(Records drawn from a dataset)
"""

Background: an optimization exercise with open tools, aiming at a short achievable clock period and few clock cycles. Do not read the settings as production practice.
Function was checked by simulation only, so behaviour that the tests miss may differ from the original.

==> flow/design.v (excerpt) <==
module attn_top (
  input  logic clk,
  input  logic reset_n,
  input  logic dut_valid,
  output logic dut_ready,
  output logic [16-1:0] sram_input_read_address,
  input  logic [32-1:0] sram_input_read_data,
  output logic [16-1:0] sram_weight_read_address,
  input  logic [32-1:0] sram_weight_read_data,
  output logic [16-1:0] sram_result_read_address,
  input  logic [32-1:0] sram_result_read_data,
  output logic                    sram_result_write_enable,
  output logic [16-1:0] sram_result_write_address,
  output logic [32-1:0] sram_result_write_data,
  output logic [16-1:0] sram_scratchpad_read_address,
  input  logic [32-1:0] sram_scratchpad_read_data,
  output logic                    sram_scratchpad_write_enable,
  output logic [16-1:0] sram_scratchpad_write_address,
  output logic [32-1:0] sram_scratchpad_write_data
);
  localparam int NL = 4;        
  localparam int LW = 2;        
  typedef enum logic [3:0] {
    R_IDLE,
    R_D1,      
    R_D2,      
    R_D3,      
    R_D4,      
    R_XL,      
    R_PROJ,    
    R_SQ,      
    R_KL,      
    R_S,       
    R_SPROJ,   
    R_SWAIT,   
    R_SS,      
    R_FIN      
  } rstate_t;
  localparam logic [1:0] A_ST = 2'd0;    
  localparam logic [1:0] A_IN = 2'd2;    
  localparam logic [1:0] A_SCR = 2'd3;   
  rstate_t rs, rs_n;
  logic ready_q, ready_n;
  logic [6:0] n_r, d_r, e_r, n_n, d_n, e_n;
  logic [6:0] nm1_r, dm1_r, em1_r, nm1_n, dm1_n, em1_n;
  logic fast_r, fast_n;
  logic [12:0] ne_a, ne_b;
  logic [15:0] ne_r;       
  logic [15:0] ne3_r;      
  logic [15:0] nde_r;      
  logic [15:0] nle_r;      
  logic [7:0] e3_r;        
  logic [15:0] ia, wa, ra, sa, ia_n, wa_n, ra_n, sa_n;
  logic [31:0] in_q, w_q, r_q, s_q;
  logic [6:0] t0, t0_n;
  logic [6:0] tm1, tm1_n;
  logic [15:0] tbase, tbase_n;     
  logic [15:0] toff, toff_n;       
  logic [6:0] per_r, per_n;        
  logic [6:0] ik, ik_n;
  logic [7:0] ig, ig_n;
  logic [6:0] sk, sj, si, sk_n, sj_n, si_n;
  logic [1:0] sm, sm_n;
  logic [15:0] row_base, col_base, mat_base;
  logic [15:0] row_base_n, col_base_n, mat_base_n;
  ...
Size: ~4,000 flip-flops, about 290 I/O pins.
Settings: LEC_CHECK=0, CAP_MARGIN=20, CORE_MARGIN=2, CORE_UTILIZATION=40, SLEW_MARGIN=20; clock period 16.0 ns.
run.sh (not shown) runs the stock make flow with config.mk's settings and CLKGATE_MAP_FILE= SYNTH_SCRIPT=/design/flow/synth_recipe.tcl, a recipe that flattens the netlist after the stock synthesis.
Testbench counts at the start, summed over its fixed seeds: cycles 84,851.
Next try:
--- a/flow/design.v
+++ b/flow/design.v
@@ -231,14 +231,14 @@
   output logic [16-1:0] sram_scratchpad_read_address,
   input  logic [32-1:0] sram_scratchpad_read_data,
   output logic                    sram_scratchpad_write_enable,
   output logic [16-1:0] sram_scratchpad_write_address,
   output logic [32-1:0] sram_scratchpad_write_data
 );
-  localparam int NL = 4;        
-  localparam int LW = 2;        
+  localparam int NL = 6;        
+  localparam int LW = 3;        
   typedef enum logic [3:0] {
     R_IDLE,
     R_D1,      
     R_D2,      
     R_D3,      
     R_D4,      
@@ -343,14 +343,14 @@
   end
   always_ff @(posedge clk) begin
     ne_a <= 13'(n_r) * 13'(e_r[3:0]);
     ne_b <= 13'(n_r) * 13'(e_r[6:4]);
     ne_r <= 16'(ne_a) + {2'b0, ne_b[9:0], 4'b0};
     ne3_r <= ne_r + ne_r + ne_r;
-    nde_r <= 16'(d_r) << LW;
-    nle_r <= 16'(e_r) << LW;
+    nde_r <= 16'(d_r) * 16'(NL);
+    nle_r <= 16'(e_r) * 16'(NL);
     e3_r <= 8'(e_r) + 8'(e_r) + 8'(em1_r);
   end
   always_comb begin
     rs_n = rs;
     ready_n = ready_q;
     n_n = n_r;
=> The changed run passed the timing, DRC and antenna checks. Cell area rose by 41%. Synthesized cell count rose by 39%. Count of clock-buffer cells in the layout rose by 279. Sequential share of layout area stays flat. Non-clock buffer count rose by 152. Flip-flop and latch count rose by 1600. Via count rose by 41%. Routed wire length rose by 50%. Die area rose by 41%. Cell count rose by 40%. Setup slack gets worse by 0.56 ns.
Testbench counts after the change, summed over its fixed seeds: cycles 66,577.

## static timing again, ports no longer ideal
The flow's constraints put no driver on any port. The routed layouts listed below were extracted and timed again, unchanged, in two steps. Step 1 assumes that a clkbuf_16 drives the clock port and a buf_2 every other input. Step 2 also shifts input and output timing later by t, the mid clock arrival at the registers, as if the neighbouring blocks saw the same clock. Slacks: ideal ports / drivers / drivers and shift; pairs: ideal ports / drivers.
run	shift t [ns]	setup WS [ns]	pins driven straight from the clock port
the first run	1.118	10.576 / 10.457 / 10.776	1
the second run	1.255	10.013 / 9.852 / 10.603	1
After both steps setup and hold are still met in every run listed.
From an optimization exercise on the open Yosys and OpenROAD flow, aimed at small area, a short achievable clock period and few clock cycles; shortcuts taken in it are not production practice.
At most, simulation tests tie the RTL to the original design; equivalence was not proved.
Power is estimated from default activity; no workload was simulated.

== north ==
// mac_acc_array
module mac_acc_array #(
    parameter int DW    = mac_pkg::MAC_DW,
    parameter int LANES = 8,
    parameter int ACCW  = 2 * DW + 8
) (
    input  logic                  clk,
    input  logic                  rst_n,
    input  logic                  in_valid,
    output logic                  in_ready,
    input  logic [LANES*DW-1:0]   A,
    input  logic [LANES*DW-1:0]   W,
    input  logic                  Asigned,
    input  logic                  Wsigned,
    input  logic                  acc_clr,
    input  logic                  acc_last,
    output logic                  out_valid,
    input  logic                  out_ready,
    output logic [LANES*ACCW-1:0] Q,
    output logic [LANES-1:0]      ovf
);
    logic                take;
    logic                v1;
    logic                v2;
    logic                as1;
    logic                ws1;
    logic                clr1;
    logic                last1;
    logic                last2;
    logic [LANES*DW-1:0] a1;
    logic [LANES*DW-1:0] w1;
    logic                start;
    logic                in_burst;
    assign in_ready = !(v1 && last1) && !(v2 && last2) && (!out_valid || out_ready);
    assign take     = in_valid && in_ready;
    always_ff @(posedge clk or negedge rst_n) begin
        if (!rst_n) begin
            v1        <= 1'b0;
            v2        <= 1'b0;
            start     <= 1'b0;
            in_burst  <= 1'b0;
            out_valid <= 1'b0;
        end else begin
            v1        <= take;
            v2        <= v1;
            start     <= v1 && (clr1 || (v2 ? last2 : !in_burst));
            out_valid <= (v2 && last2) || (out_valid && !out_ready);
            if (v2) begin
                in_burst <= !last2;
            end
        end
    end
    always_ff @(posedge clk) begin
        a1    <= take ? A : '0;
        w1    <= W;
        as1   <= Asigned;
        ws1   <= Wsigned;
        clr1  <= acc_clr;
        last1 <= acc_last;
        last2 <= last1;
    end
    for (genvar i = 0; i < LANES; i++) begin : g_lane
        mac_lane u_lane (
            .clk  (clk),
            .a    (a1[i*DW +: DW]),
            .w    (w1[i*DW +: DW]),
            .a_sgn(as1),
            .w_sgn(ws1),
            .start(start),
            .q    (Q[i*ACCW +: ACCW]),
            .ovf  (ovf[i])
        );
  ...
For scale: about 600 flip-flops, ~340 I/O pins, roughly 0.041 mm² of cells after synthesis.
Settings: LEC_CHECK=0, CAP_MARGIN=20, CORE_MARGIN=2, CORE_UTILIZATION=40, SETUP_SLACK_MARGIN=2.5, SLEW_MARGIN=20; clock period 5.6 ns.
run.sh (not shown) runs the stock make flow with config.mk's settings and CLKGATE_MAP_FILE= SYNTH_SCRIPT=/design/flow/synth_recipe.tcl, a recipe that flattens the netlist after the stock synthesis.
Testbench counts of north, summed over its fixed seeds: cycles 33,535.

"""

From the entries, report every line in which the string "shift" occurs.

■ Output for this task:
The flow's constraints put no driver on any port. The routed layouts listed below were extracted and timed again, unchanged, in two steps. Step 1 assumes that a clkbuf_16 drives the clock port and a buf_2 every other input. Step 2 also shifts input and output timing later by t, the mid clock arrival at the registers, as if the neighbouring blocks saw the same clock. Slacks: ideal ports / drivers / drivers and shift; pairs: ideal ports / drivers.
run	shift t [ns]	setup WS [ns]	pins driven straight from the clock port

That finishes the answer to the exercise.